Knowledge-driven multidimensional indexing for content-based information retrieval

Abstract

[ACCESS RESTRICTED TO THE UNIVERSITY OF MISSOURI AT REQUEST OF AUTHOR.] Media data are being generated at rates unimaginable only years ago. We face challenges in providing efficient and accurate access to media content, using minimal manual human effort during the creation of a media repository. Much of content-based retrieval (CBR) research focuses on feature extraction and content analysis; very little deals with efficient access methods from large-scale data set, such as indexing. Many existing CBR systems apply one-against-all for ranking relevant results. Such an approach lacks scalability in real-world applications. Furthermore, dynamic manipulation of these media databases is rarely considered. To this end, we present the Entropy Balanced Statistical (EBS) k-d tree and the Entropy Balanced Bitmap (EBB) tree for knowledge-driven indexing of media. These indexing structures exploit domain knowledge present in a media database through analysis of the statistical entropy of the database with balanced entropy reduction algorithms.
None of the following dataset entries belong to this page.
**src/rtl/nn_argmax_classifier.sv**
```systemverilog
// -----------------------------------------------------------------------------
// nn_argmax_classifier
//
// Purpose:
//    Downstream stage of the network top. On the rising edge of the network
//    completion flag it snapshots the N signed network outputs. It then walks
//    the snapshot one element per cycle and keeps a running maximum (with its
//    index) and runner-up. It presents index, maximum, runner-up and margin
//    through a valid/ready handshake.
//
// Ports:
//    clk         system clock, all state changes on posedge
//    rst         synchronous active-high reset
//    net_ack     network completion flag (level; only its rising edge counts)
//    net_vec     N packed signed W-bit outputs, element k at [k*W +: W]
//    busy        high while a captured vector is being scanned
//    res_valid   result available (held until res_ready)
//    res_ready   consumer accepts the result
//    res_index   index of the maximum element (lowest index on ties)
//    res_max     signed maximum value
//    res_second  signed runner-up value
//    res_margin  signed res_max - res_second in W+1 bits, never negative
//    overrun     sticky: a rising edge of net_ack arrived while not idle
// -----------------------------------------------------------------------------
module nn_argmax_classifier #(
   parameter int N  = 8,
   parameter int W  = 8,
   parameter int IW = 3
) (
   input  logic              clk,
   input  logic              rst,
   input  logic              net_ack,
   input  logic [N*W-1:0]    net_vec,
   output logic              busy,
   output logic              res_valid,
   input  logic              res_ready,
   output logic [IW-1:0]     res_index,
   output logic [W-1:0]      res_max,
   output logic [W-1:0]      res_second,
   output logic [W:0]        res_margin,
   output logic              overrun
);

   // Pointer must be able to hold N itself: the value N marks the cycle in
   // which the last comparison has settled and the result is registered.
   localparam int PW = $clog2(N + 1);
   localparam logic [PW-1:0] PTR_END = PW'(N);
   localparam logic signed [W-1:0] MOST_NEG = {1'b1, {(W-1){1'b0}}};

   typedef enum logic [1:0] {
      S_IDLE = 2'd0,
      S_SCAN = 2'd1,
      S_HOLD = 2'd2
   } state_t;

   state_t state_q, state_d;

   logic                 ack_prev_q, ack_prev_d;
   logic                 overrun_q, overrun_d;
   logic [PW-1:0]        ptr_q, ptr_d;
   logic signed [W-1:0]  best_q, best_d;
   logic signed [W-1:0]  second_q, second_d;
   logic [IW-1:0]        idx_q, idx_d;

   logic [IW-1:0]        res_index_q, res_index_d;
   logic [W-1:0]         res_max_q, res_max_d;
   logic [W-1:0]         res_second_q, res_second_d;
   logic [W:0]           res_margin_q, res_margin_d;

   logic signed [W-1:0]  net_elem [N];
   logic signed [W-1:0]  elem_q [N];
   logic signed [W-1:0]  elem_d [N];

   logic                 start;
   logic [IW-1:0]        ptr_idx;
   logic signed [W-1:0]  scan_e;
   logic [W:0]           margin_calc;

   // Unpack the flat input bus into an array of signed elements.
   for (genvar gi = 0; gi < N; gi++) begin : g_unpack
      assign net_elem[gi] = net_vec[gi*W +: W];
   end

   assign start = net_ack & ~ack_prev_q;

   // The pointer reaches N only in the finishing cycle, where the element
   // read is unused; keep the array index in range regardless.
   assign ptr_idx = (ptr_q < PTR_END) ? ptr_q[IW-1:0] : '0;
   assign scan_e  = elem_q[ptr_idx];

   // Sign-extend both operands one bit so the difference cannot overflow.
   assign margin_calc = {best_q[W-1], best_q} - {second_q[W-1], second_q};

   always_comb begin
      state_d      = state_q;
      ack_prev_d   = net_ack;
      overrun_d    = overrun_q;
      ptr_d        = ptr_q;
      best_d       = best_q;
      second_d     = second_q;
      idx_d        = idx_q;
      elem_d       = elem_q;
      res_index_d  = res_index_q;
      res_max_d    = res_max_q;
      res_second_d = res_second_q;
      res_margin_d = res_margin_q;

      // Any new inference arriving while we still own a vector is lost.
      if (start && (state_q != S_IDLE)) begin
         overrun_d = 1'b1;
      end

      case (state_q)
         S_IDLE: begin
            if (start) begin
               elem_d   = net_elem;
               best_d   = net_elem[0];
               idx_d    = '0;
               second_d = MOST_NEG;
               ptr_d    = PW'(1);
               state_d  = S_SCAN;
            end
         end

         S_SCAN: begin
            if (ptr_q == PTR_END) begin
               res_index_d  = idx_q;
               res_max_d    = best_q;
               res_second_d = second_q;
               res_margin_d = margin_calc;
               state_d      = S_HOLD;
            end else begin
               // Strict compare keeps the lowest index on ties; the tied
               // value then lands in second via the else branch.
               if (scan_e > best_q) begin
                  second_d = best_q;
                  best_d   = scan_e;
                  idx_d    = ptr_q[IW-1:0];
               end else if (scan_e > second_q) begin
                  second_d = scan_e;
               end
               ptr_d = ptr_q + PW'(1);
            end
         end

         S_HOLD: begin
            if (res_ready) begin
               state_d = S_IDLE;
            end
         end

         default: begin
            state_d = S_IDLE;
         end
      endcase
   end

   always_ff @(posedge clk) begin
      if (rst) begin
         state_q      <= S_IDLE;
         ack_prev_q   <= 1'b0;
         overrun_q    <= 1'b0;
         ptr_q        <= '0;
         best_q       <= '0;
         second_q     <= '0;
         idx_q        <= '0;
         res_index_q  <= '0;
         res_max_q    <= '0;
         res_second_q <= '0;
         res_margin_q <= '0;
         for (int i = 0; i < N; i++) begin
            elem_q[i] <= '0;
         end
      end else begin
         state_q      <= state_d;
         ack_prev_q   <= ack_prev_d;
         overrun_q    <= overrun_d;
         ptr_q        <= ptr_d;
         best_q       <= best_d;
         second_q     <= second_d;
         idx_q        <= idx_d;
         res_index_q  <= res_index_d;
         res_max_q    <= res_max_d;
         res_second_q <= res_second_d;
         res_margin_q <= res_margin_d;
         elem_q       <= elem_d;
      end
   end

   assign busy       = (state_q == S_SCAN);
   assign res_valid  = (state_q == S_HOLD);
   assign res_index  = res_index_q;
   assign res_max    = res_max_q;
   assign res_second = res_second_q;
   assign res_margin = res_margin_q;
   assign overrun    = overrun_q;

endmodule

```
**config.mk**
```make
export PLATFORM = sky130hd
export DESIGN_NAME = nn_argmax_classifier
export DESIGN_NICKNAME = d
export VERILOG_FILES = /design/src/rtl/nn_argmax_classifier.sv
export SDC_FILE = /design/constraint.sdc
export NUM_CORES = 1
export LEC_CHECK = 0
export BUFFER_PORTS_ARGS = -buffer_cell sky130_fd_sc_hd__buf_2
export CAP_MARGIN = 20
export CORE_UTILIZATION = 35
export DETAILED_ROUTE_END_ITERATION = 16
export PLACE_DENSITY = 0.58
export SLEW_MARGIN = 20
export SYNTH_ARGS = -nofsm -noshare
export SYNTH_HDL_FRONTEND = slang
export SYNTH_SLANG_ARGS = --single-unit
```
**constraint.sdc**
```tcl
create_clock -name clk -period 3.6 [get_ports clk]
set_input_delay 0.18 -clock clk [delete_from_list [all_inputs] [get_ports clk]]
set_output_delay 0.18 -clock clk [all_outputs]
set_load 0.02 [all_outputs]
```
== Yosys cells after proc, flatten, opt, wreduce, memory -nomap -nowiden ==
Cells that the tools add are included.
Word-level totals
  output and inout port bits: 31
  bits of input ports: 68
  register bits: 119
  logic and storage cells: 71
Cells by class
  eq/ne operators: 9
  reduce and logical (&&, ||, !) cells: 10
  $add $sub $neg: 2
  bitwise logic cells: 3
  magnitude comparators: 4
  mux-type cells: 24
Operators by type and width (number)
  $mux W8: 9
  $pmux W8 S2: 2
  $bmux W8 S3: 1
  $gt A8 B8 Y1: 2
  $mux W3: 4
  $sub A8 B8 Y9: 1
  $mux W4: 2
  $pmux W4 S2: 1
  $reduce_and A4 Y1: 2
  $mux W2: 3
  $ne A2 B1 Y1 const B: 3
  $pmux W2 S3: 1
  $pmux W3 S2: 1
  $reduce_and A3 Y1: 2
  $add A4 B1 Y4 const B: 1
  $eq A4 B4 Y1 const B: 1
  $ge A4 B4 Y1 const B: 1
  $lt A4 B4 Y1 const B: 1
  $ne A2 B2 Y1 const B: 2
  $not A3 Y4: 1
  $reduce_and A2 Y1: 2
  $reduce_bool A2 Y1: 2
  $ne A3 B1 Y1 const B: 1
  $eq A2 B1 Y1 const B: 1
  5 further kinds: 5

== Logic depth before layout (Yosys ltp) ==
Gate-level depths: netlist of run 1.
  word-level depth: 11
  mapped depth: 14
  gate-level depth less buffers: 11

== Worst setup path after synthesis of run 1 ==
No wires, ideal clock.
  kind: register to register
  start point: reg ptr_q[0]
  end point: reg second_q[7]
  setup slack: 0.530 ns
  clock period less this slack: 3.070 ns
  setup time: 0.119 ns
  buffers on the path: 4
  arrival time: 2.951 ns
  data required time: 3.481 ns
  stages on the path, launching flop included: 14
  path through: dfxtp_1 buf_2 buf_2 buf_1 a31oi_1 o21a_1 ha_1 a21oi_1 o221ai_1 nor4_4 o21ai_4 or2_1 buf_6 o221a_1
Between the ends
  longest elaborated chain between the ends: 10
  elaborated cells between the ends (all ways): 16
  classes of those cells: order compare (3); eq/ne (3); mux (8); bitwise (1); reduce/logical (1)
Ends and longest elaborated chain
  start, declared: RTL line 60  | logic [PW-1:0] ptr_q, ptr_d;
  start signal, assigned: RTL line 178  | ptr_q <= ptr_d;
  $lt A4 B4 Y1: RTL line 88  | assign ptr_idx = (ptr_q < PTR_END) ? ptr_q[IW-1:0] : '0;
  $mux W3: RTL line 88
  $not A3 Y4 (implied by the code): RTL line 89  | assign scan_e = elem_q[ptr_idx];
  $bmux W8 S3: RTL line 89
  $mux W8 (implied by the code) (2 in a row): RTL line 89
  $gt A8 B8 Y1 / $mux W8 (equally long branches): RTL line 135, 139
  $mux W8: RTL line 135  | if (scan_e > best_q) begin
  $mux W8: RTL line 126  | if (ptr_q == PTR_END) begin
  $pmux W8 S2: RTL line 113  | case (state_q)
  end signal, assigned: RTL line 180  | second_q <= second_d;
  end, declared: RTL line 62  | logic signed [W-1:0] second_q, second_d;
Several ways; a longest one is shown, not always the timed one. The select of a mux whose other input is x is not followed.
A chain may end at the register's enable or synchronous reset.

== Worst setup path in the final report of run 1 ==
  start point: reg ptr_q[3]
  end point: reg second_q[0]
Same word-level chain as after synthesis.

==> results of run 1 <==
[cells by family after synthesis]
logic type               after synthesis  synth area share
buffers and inverters                 75           0.05194
XOR/XNOR                               4          0.006112
flip-flops                           119            0.4155
multiplexers                          21           0.03688
adder cells (fa/ha/maj)               27           0.06024
AND/OR/NAND/NOR                      298            0.2265
AO/OA/AOI/OAI                        177            0.2028
[report_power, final]
group          total, uW  switching [uW]  internal [uW]
clock               1730             577           1150
sequential          1450            62.7           1390
combinational        807             463            345
total               3990            1100           2890
[final cells by class]
cell class	instances	area, um^2
fillers	1647	8628
multi-input cells	527	3064
flip-flops and latches	119	2384
repair buffers	142	883.3
clock buffers	23	488.0
well taps	216	270.3
clock inverters	8	120.1
inverters	28	105.1
[sequential cells by signal, indices dropped and copies added, names as in the netlist]
signal	count
res_index	3
res_margin	9
best_q	8
second_q	8
overrun	1
elem_q	64
state_q	2
ack_prev_q	1
idx_q	3
ptr_q	4
res_max	8
res_second	8
[metrics by stage]
step	utilization	setup slack [ns]	cell area [um^2]	total power [uW]	instances
6_report	0.4588	0.3237	7315	3990	1063
5_1_grt	0.4588	0.1152	7315	4206	1063
4_1_cts	0.4586	0.1920	7311	4028	1063
3_5_place_dp	0.4054	0.2270	6462	2265	1008
3_3_place_gp	0.4054	0.1915	6462	2265	1008
2_1_floorplan	-	0.5302	5733	2064	721
[routing by layer]
| layer | GRT usage | part of all wire | up-vias |
|---|---|---|---|
| met2 | 0.2900 | 0.45 | 123 |
| met1 | 0.2480 | 0.49 | 2330 |
| li1 | - | - | 2707 |
| met4 | 0.08140 | 0.018 | 0 |
| met3 | 0.04223 | 0.041 | 20 |
| met5 | 0 | 0 | - |
[cell usage after synthesis, types with 3 or more instances]
master    instances
nand2_1         210
dfxtp_1         119
a21oi_1         102
clkbuf_1         32
inv_1            28
nor2_1           27
ha_1             26
mux2i_1          20
nor2b_1          14
nor3_1           13
a211oi_1         12
a31oi_1          11
o32ai_2           8
buf_1             7
buf_2             7
o21a_1            7
o221ai_1          7
a311oi_1          6
nand2b_1          6
o21ai_0           5
nand3b_1          4
nand4_1           4
nand3_1           3
o22ai_1           3
[worst max-delay path, stage by stage (launching register included)]
cell	delay (ns)
dfxtp_1	0.53
nand2b_1	0.31
o22ai_1	0.14
o22ai_1	0.25
inv_1	0.10
ha_1	0.36
nand4_1	0.10
o221ai_1	0.35
nor4_4	0.10
nor2_2	0.44
mux2_2	0.41
o32ai_2	0.08
[timing repair]
action / in CTS / in global routing
endpoints found under the hold margin: 24 / 0
setup endpoints to repair: 0 / 8
hold buffers: 24 / 0
resized for setup: 0 / 2
[how the worst max path moves through the flow]
stage | to | slack (ns) | startpoint
6_report | second_q[0] | 0.32 | ptr_q[3]
4_1_cts | second_q[0] | 0.19 | ptr_q[2]
2_1_floorplan | second_q[7] | 0.53 | ptr_q[0]
3_3_place_gp | second_q[0] | 0.19 | ptr_q[2]
3_5_place_dp | second_q[0] | 0.23 | ptr_q[2]
5_1_grt | second_q[0] | 0.12 | ptr_q[3]
==> flow_summary.toml, run 1 <==
[setup_path]
r2r-end = "second_q[0]"
start_kind = "flip-flop"
required_ns = 3.92
ff2ff_path_depth = 11
reg2reg_from = "ptr_q[3]"
worstSetupEndpointType = "flip-flop"
path_class = "flip-flop to flip-flop"
cp_max_fo = 11
cp.arrival_ns = 3.60
reg2reg_slack_ns = 0.32

[sta]
relSlewSlack = 0.5565
final-max-slew-violation-count = 0
setup_tns_ns = 0
timing.final.crit_share = 0.9101
finalHoldViolCount = 0
layout_min_cycle_time_ns = 3.276
rsz0062_at_grt = "no"
fin_skew_ns = 0.008572
max_freq_mhz = 305.2
holdWs_ns = 0.01137
setup_viol = 0
worstMarginPinSlew_ns = 0.6652

[floorplanning]
rows = 46
die_h_um = 130.0
die_area_um2 = 16900
start_util = 0.3596
core_um2 = 15940
io_pins = 99
die_x_um = 130.0

[detailed_routing]
vias_per_cell = 4.873
wl_per_cell_um = 13.76
num_vias = 5180
drt_iter0_markers = 344
postRouteWirelength_mm = 14.63
ant_nets = 0
drtPass1Iterations = 4
drc = 0

[clock_tree]
cts_max_level = 4
tritoncts = "done"
cts_made_buffers = 17
cts_setup_buffers = 0
insertion_delay_ns = 0.41
clk_path_buf_depth = 2
clk_pin_slew_worst_paths_ns = 0.05
clock-sinks = 119
clockRootBuffer = "clkbuf_16"

[logic_synthesis]
synth_area_per_cell_um2 = 7.951
yosys-top-cells-area = "dfxtp_1, nand2_1, a21oi_1"
synthCells = 721
synth_top_area_frac = 0.4155
synthArstFlopShare = 0
yosysSeqAreaShare = 0.4155
syn-cell-area_um2 = 5733
ys.flop_type = "dfxtp_1"
ys_seq_elements = 119
synth_warnings = 0
synth_cell_types = 58
syn_nets = 816
synth_edf_count = 0
synth_top_area_cell = "dfxtp_1"

[grt]
antenna_found_initial = 0
gr-total-overflow = 0
grt_first_pass_wirelength_mm = 24.14
grt_max_degree = 69
grt_pass1_vias = 4798
grt.total_usage = 0.1868

[pwr]
p_per_area_nw_per_um2 = 545.5
p_leak_uw = 0.002910
vdd_drop_max_uv = 376.3

[finish]
layout.cells.most_common = "nand2_1"
nets = 930
layout_common_cells = "nand2_1, dfxtp_1, a21oi_1"
n_antenna_cell = 0
drive_above_1_share = 0.2007
area_growth_pct = 27.59

[min_path]
hold_path.startpoint = "net_vec[31]"
min_to = "elem_q[39]"
whs_path_depth = 3
hold_class = "primary input to flip-flop"

[place]
dp_hpwl_mm = 10.41
port_buffers = 98
place.gp.congestion = 0.8302

[run_status]
status = "finished, final reports clean"

[run]
maxCapViolCount = 0
Note: power is estimated with default switching activity, not from simulation.
==> run 2, diff against run 1 <==
==> constraint.sdc (replaced) <==
create_clock -name clk -period 4.2 [get_ports clk]
set_input_delay 0.21 -clock clk [delete_from_list [all_inputs] [get_ports clk]]
set_output_delay 0.21 -clock clk [all_outputs]
set_load 0.02 [all_outputs]
==> flow_summary.toml, run 2 (synthesis results as in run 1) <==
[setup_path]
path_class = "flip-flop to flip-flop"
required_ns = 4.51
worstSetupEndpointType = "flip-flop"
cp_max_fo = 18
cp.arrival_ns = 4.04
start_kind = "flip-flop"

[finish]
layout_common_cells = "nand2_1, dfxtp_1, a21oi_1"
fillers = 1679
n_antenna_cell = 0
nets = 895
largest-register = "elem_q"
layout.cells.most_common = "nand2_1"
post-route-util = 0.4378
drive_above_1_share = 0.1921
final_cell_area_um2 = 6979
largest_register_ff_count = 64
area_growth_pct = 21.74
finalNonFillerCells = 1028

[clock_tree]
insertion_delay_ns = 0.42
cts_resized = 0
cts_setup_buffers = 0
clockRootBuffer = "clkbuf_16"
cts_made_buffers = 17
cts_max_level = 4
tritoncts = "done"
ctsHoldBuffers = 0
clk_path_buf_depth = 2
clk_pin_slew_worst_paths_ns = 0.05
clock-sinks = 119

[run_status]
status = "finished, final reports clean"

[grt]
grt_first_pass_wirelength_mm = 24.15
grt.total_usage = 0.1887
antenna_found_initial = 0
grt_max_degree = 82
gr-total-overflow = 0
grt_pass1_vias = 4732

[detailed_routing]
drt-met1-wl_mm = 7.177
wl_per_cell_um = 14.40
route.met3.wl_um = 648
ant_nets = 0
vias_per_cell = 4.934
drtPass1Iterations = 4
postRouteWirelength_mm = 14.80
top_layer = "met4"
met2_length_mm = 6.718
drc = 0
drt_iter0_markers = 313
num_vias = 5072

[floorplanning]
start_util = 0.3596
rows = 46
die_h_um = 130.0
io_pins = 99
core_um2 = 15940
die_x_um = 130.0
die_area_um2 = 16900

[min_path]
hold_class = "primary input to flip-flop"

[sta]
holdWs_ns = 0.02438
finalHoldViolCount = 0
layout_min_cycle_time_ns = 3.735
rsz0062_at_grt = "no"
fin_skew_ns = 0.007321
setup_viol = 0
relSlewSlack = 0.3706
max_freq_mhz = 267.7
final-max-slew-violation-count = 0
setup_tns_ns = 0
timing.final.crit_share = 0.8893
worstMarginPinSlew_ns = 0.9441

[place]
dpl_cell_area_um2 = 6380
placed_cells = 997
dp_hpwl_mm = 10.56
port_buffers = 98
place.gp.congestion = 0.8755

[pwr]
p_per_area_nw_per_um2 = 485.1
p_leak_uw = 0.002751
vdd_drop_max_uv = 339.6

[run]
maxCapViolCount = 0
-- run 2: report_power, final --
group	switching (uW)	total (uW)	leakage (uW)	internal, uW
clock	500	1470	0.000293	973
sequential	58.5	1250	0.000970	1190
combinational	392	663	0.00149	271
-- run 2: worst paths after layout --
check / endpoint / slack (ns) / start / cells past startpoint
max: second_q[7] / 0.46 / ptr_q[2] / 11
min: elem_q[49] / 0.02 / net_vec[9] / 3
max reg2reg: second_q[7] / 0.46 / ptr_q[2] / 11
min reg2reg: res_margin[4] / 0.45 / res_margin[4] / 2
-- run 2: layout make-up --
cell class              instances  area [um^2]  share of cell area
inverters                      28        105.1             0.01506
repair buffers                107        560.5             0.08032
well taps                     216        270.3             0.03872
clock inverters                 8        121.4             0.01739
clock buffers                  23        478.0             0.06848
flip-flops and latches        119         2382              0.3413
multi-input cells             527         3062              0.4387
-- run 2: critical path, cell delays in order (launching register included) --
cell and delay (ns):
dfxtp_1 0.67, nor2b_1 0.44, a21oi_1 0.14, o221ai_1 0.19, o21a_1 0.26, ha_1 0.29
a21oi_1 0.18, o221ai_1 0.18, nor4_4 0.33, o21ai_4 0.22, or2_1 0.42, o221a_1 0.29
-- run 2: layer usage --
layer	vias up	GRT usage
met5	-	0
met4	0	0.08345
met3	18	0.04961
met2	116	0.2932
met1	2305	0.2458
li1	2633	-
-- run 2: metrics by stage --
stage | setup slack [ns] | total power, uW
floorplan | 1.130 | 1770
global placement | 0.6276 | 1933
detailed placement | 0.5626 | 1936
CTS | 0.4888 | 3421
global route | 0.1521 | 3563
finish | 0.4650 | 3386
The EBS is capable of handing general-purpose, continuous-valued feature sets for CBR. Similar content is clustered in the leaves that are linked with feature-space specific methods. Additionally, the EBB is a bitmap indexing mechanism that relies on fast bit-wise operations, includes leaf clustering, highly efficient access methods, and supports application-specific bit weighting for increased accuracy during retrieval. We have defined a set of algorithms that enable dynamic inserts, deletes, and updates of the EBS and EBB. These indexes have been empirically proven efficient and accurate in biomedical and geospatial domains. The EBS and EBB can be applied to various additional CBR domains, and extended to exploit further domain specific knowledge, such as temporal and spatial media correlations.